Pathway expression analysis was performed initially to compare obesity-resistant NR mice to the corresponding HFD controls using a PAMM-099Z RT2 Profiler qPCR Array (Qiagen, Valencia, CA, USA) with a set of 84 genes related to a broad set of muscle functions. Following these results, a pairwise comparison among all study groups was performed using a PAMM-087Z RT2 Profiler qPCR Array (Qiagen) with a set of 84 genes to specifically focus on the mitochondrial function.
Differentially expressed genes from the PCR array were quantified as the fold difference in the expression of each gene between the test and control samples. The scatter plot matrixes were constructed with the center line indicating a fold change ((2 ^ (−ΔCt)) of 1, and a minimum 2-fold change in gene expression was considered significant.
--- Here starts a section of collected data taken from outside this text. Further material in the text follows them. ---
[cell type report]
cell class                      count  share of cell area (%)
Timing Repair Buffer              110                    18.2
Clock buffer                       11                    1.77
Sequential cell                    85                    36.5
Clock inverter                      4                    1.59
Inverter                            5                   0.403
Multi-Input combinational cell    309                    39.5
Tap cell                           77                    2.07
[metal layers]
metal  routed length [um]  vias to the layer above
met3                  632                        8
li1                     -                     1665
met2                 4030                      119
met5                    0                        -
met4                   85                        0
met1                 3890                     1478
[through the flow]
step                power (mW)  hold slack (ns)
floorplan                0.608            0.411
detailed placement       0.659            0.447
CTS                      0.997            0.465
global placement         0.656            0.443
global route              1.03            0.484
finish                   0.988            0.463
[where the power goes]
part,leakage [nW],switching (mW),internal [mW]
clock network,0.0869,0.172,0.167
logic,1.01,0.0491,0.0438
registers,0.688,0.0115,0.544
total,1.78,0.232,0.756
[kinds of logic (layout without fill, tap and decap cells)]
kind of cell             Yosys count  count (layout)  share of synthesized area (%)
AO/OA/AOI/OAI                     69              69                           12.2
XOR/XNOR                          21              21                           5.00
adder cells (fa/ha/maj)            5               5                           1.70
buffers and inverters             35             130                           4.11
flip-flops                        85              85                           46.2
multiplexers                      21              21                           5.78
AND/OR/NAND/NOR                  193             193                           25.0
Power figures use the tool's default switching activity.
[src/rtl/seq_pkg.sv]
package seq_pkg;
    localparam int WORD_W = 32;
    localparam int ADDR_W = 24;
    localparam int OPC_W  = 4;
    localparam int NREG   = 4;
    localparam int SEL_W  = $clog2(NREG);

    localparam logic [OPC_W-1:0] OPC_ADD  = 4'd0;
    localparam logic [OPC_W-1:0] OPC_SUB  = 4'd1;
    localparam logic [OPC_W-1:0] OPC_OR   = 4'd2;
    localparam logic [OPC_W-1:0] OPC_AND  = 4'd3;
    localparam logic [OPC_W-1:0] OPC_HALT = 4'd15;

    typedef enum logic [2:0] {
        PH_FETCH  = 3'd0,
        PH_DECODE = 3'd1,
        PH_EXEC   = 3'd2,
        PH_STORE  = 3'd3,
        PH_HALT   = 3'd4
    } phase_e;

    typedef struct packed {
        logic [OPC_W-1:0]  opc;
        logic [SEL_W-1:0]  sel_a;
        logic [SEL_W-1:0]  sel_b;
        logic [ADDR_W-1:0] dst;
    } instr_t;

    typedef struct packed {
        phase_e            phase;
        logic [ADDR_W-1:0] pc;
        logic [WORD_W-1:0] ir;
        logic [WORD_W-1:0] opa;
        logic [WORD_W-1:0] opb;
        logic [WORD_W-1:0] res;
    } seq_state_t;
endpackage

[src/rtl/seq_decode.sv]
module seq_decode
    import seq_pkg::*;
(
    input  logic [WORD_W-1:0] word_i,
    output instr_t            fields_o
);
    localparam int OPC_LSB = WORD_W - OPC_W;
    localparam int SA_LSB  = OPC_LSB - SEL_W;
    localparam int SB_LSB  = SA_LSB - SEL_W;

    always_comb begin
        fields_o.opc   = word_i[WORD_W-1:OPC_LSB];
        fields_o.sel_a = word_i[OPC_LSB-1:SA_LSB];
        fields_o.sel_b = word_i[SA_LSB-1:SB_LSB];
        fields_o.dst   = word_i[ADDR_W-1:0];
    end
endmodule

[src/rtl/seq_regfile.sv]
module seq_regfile
    import seq_pkg::*;
#(
    parameter int N = NREG,
    parameter int W = WORD_W,
    localparam int SW = $clog2(N)
) (
    input  logic          clk,
    input  logic          we,
    input  logic [SW-1:0] wsel,
    input  logic [W-1:0]  wval,
    input  logic [SW-1:0] rsel_a,
    input  logic [SW-1:0] rsel_b,
    output logic [W-1:0]  rval_a,
    output logic [W-1:0]  rval_b
);
    logic [W-1:0] cell_q [N];

    for (genvar gi = 0; gi < N; gi++) begin : g_cell
        always_ff @(posedge clk) begin
            if (we && (wsel == SW'(gi))) begin
                cell_q[gi] <= wval;
            end
        end
    end

    assign rval_a = cell_q[rsel_a];
    assign rval_b = cell_q[rsel_b];
endmodule

[src/rtl/seq_alu.sv]
module seq_alu
    import seq_pkg::*;
#(
    parameter int W = WORD_W
) (
    input  logic [OPC_W-1:0] opc_i,
    input  logic [W-1:0]     a_i,
    input  logic [W-1:0]     b_i,
    output logic [W-1:0]     y_o
);
    always_comb begin
        unique case (opc_i)
            OPC_ADD: y_o = a_i + b_i;
            OPC_SUB: y_o = a_i - b_i;
            OPC_OR:  y_o = a_i | b_i;
            OPC_AND: y_o = a_i & b_i;
            default: y_o = '0;
        endcase
    end
endmodule

[src/rtl/stored_prog_seq.sv]
module stored_prog_seq
    import seq_pkg::*;
(
    input  logic              clk,
    input  logic              rst_n,
    input  logic              rf_ld_en,
    input  logic [SEL_W-1:0]  rf_ld_sel,
    input  logic [WORD_W-1:0] rf_ld_val,
    output logic [ADDR_W-1:0] mem_addr,
    output logic              mem_rd,
    output logic              mem_wr,
    output logic [WORD_W-1:0] mem_wdata,
    input  logic [WORD_W-1:0] mem_rdata,
    output logic              halted
);
    localparam logic [ADDR_W-1:0] PC_STEP = ADDR_W'(WORD_W / 8);

    seq_state_t s_d, s_q;

    instr_t            fetched_f, held_f;
    logic [WORD_W-1:0] rf_a, rf_b, alu_y;

    seq_decode u_dec_fetch (.word_i(mem_rdata), .fields_o(fetched_f));
    seq_decode u_dec_held  (.word_i(s_q.ir),    .fields_o(held_f));

    seq_regfile #(.N(NREG), .W(WORD_W)) u_rf (
        .clk    (clk),
        .we     (rf_ld_en && !rst_n),
        .wsel   (rf_ld_sel),
        .wval   (rf_ld_val),
        .rsel_a (fetched_f.sel_a),
        .rsel_b (fetched_f.sel_b),
        .rval_a (rf_a),
        .rval_b (rf_b)
    );

    seq_alu #(.W(WORD_W)) u_alu (
        .opc_i (held_f.opc),
        .a_i   (s_q.opa),
        .b_i   (s_q.opb),
        .y_o   (alu_y)
    );

    always_comb begin
        s_d = s_q;
        unique case (s_q.phase)
            PH_FETCH: begin
                s_d.pc    = s_q.pc + PC_STEP;
                s_d.phase = PH_DECODE;
            end
            PH_DECODE: begin
                s_d.ir    = mem_rdata;
                s_d.opa   = rf_a;
                s_d.opb   = rf_b;
                s_d.phase = (fetched_f.opc == OPC_HALT) ? PH_HALT : PH_EXEC;
            end
            PH_EXEC: begin
                s_d.res   = alu_y;
                s_d.phase = PH_STORE;
            end
            PH_STORE: s_d.phase = PH_FETCH;
            PH_HALT:  s_d.phase = PH_HALT;
            default:  s_d.phase = PH_FETCH;
        endcase
    end

    always_ff @(posedge clk) begin
        if (!rst_n) begin
            s_q <= '{phase: PH_FETCH, default: '0};
        end else begin
            s_q <= s_d;
        end
    end

    assign mem_rd    = rst_n && (s_q.phase == PH_FETCH);
    assign mem_wr    = rst_n && (s_q.phase == PH_STORE);
    assign halted    = rst_n && (s_q.phase == PH_HALT);
    assign mem_addr  = (s_q.phase == PH_STORE) ? held_f.dst : s_q.pc;
    assign mem_wdata = s_q.res;
endmodule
2.7. Volatile Fecal Metabolites

Whole fecal pellets were extracted in a 10 mL sample vial containing NaCl (0.4 g), deionized water (965 µL), 5 ppm aqueous d-11 hexanoic acid (10 µL), and 3N H2SO4 (15 µL) to acidify the sample solution to pH 2. Headspace solid phase microextraction (HS-SPME) sampling was automated by a CombiPal autosampler (LEAP Technologies, Carrboro, NC, USA) by agitating the samples at 500 rpm (5 s on and 2 s off) during a 30 min equilibration at 40 °C. Volatile compounds were extracted from the headspace with a 1 cm 50/30 µm DVB/CAR/PDMS SPME fiber (Supelco, Bellefonte, PA, USA) for 30 min at 40 °C before thermal desorption into the gas chromatography inlet. Nontargeted GCxGC-ToFMS was performed on an LECO Pegasus III coupled with an Agilent GC retrofitted with a secondary oven and cryogenic modulator (Leco Corporation, St. Joseph, MI, USA). The detector voltage was optimized by ChromaTOF between −1418.0 and −1472.2 V, and masses of 25–500 were collected at a rate of 500 spectra per second, as described previously [18,19]. The abundance of each metabolite was expressed as the log2-transformed average change in the metabolite peak area from that of the HFD controls.

2.8. Cell Culture

The mouse macrophage cell line RAW 264.7 (ATCC TIB-71) was maintained in DMEM (Life Technologies) supplemented with 10% fetal bovine serum, 100 IU/mL penicillin, and 100 μg/mL streptomycin (Fisher Scientific, Pittsburg, PA, USA) at a density not exceeding 5 × 105 cells/mL. Passages were performed every 3–4 days in 57 cm2 cell-culture dishes (Nalge Nunc International, Rochester, NY, USA) maintained at 37 °C in a humidified 5% CO2 Thermo Forma Series II incubator (Fisher Scientific).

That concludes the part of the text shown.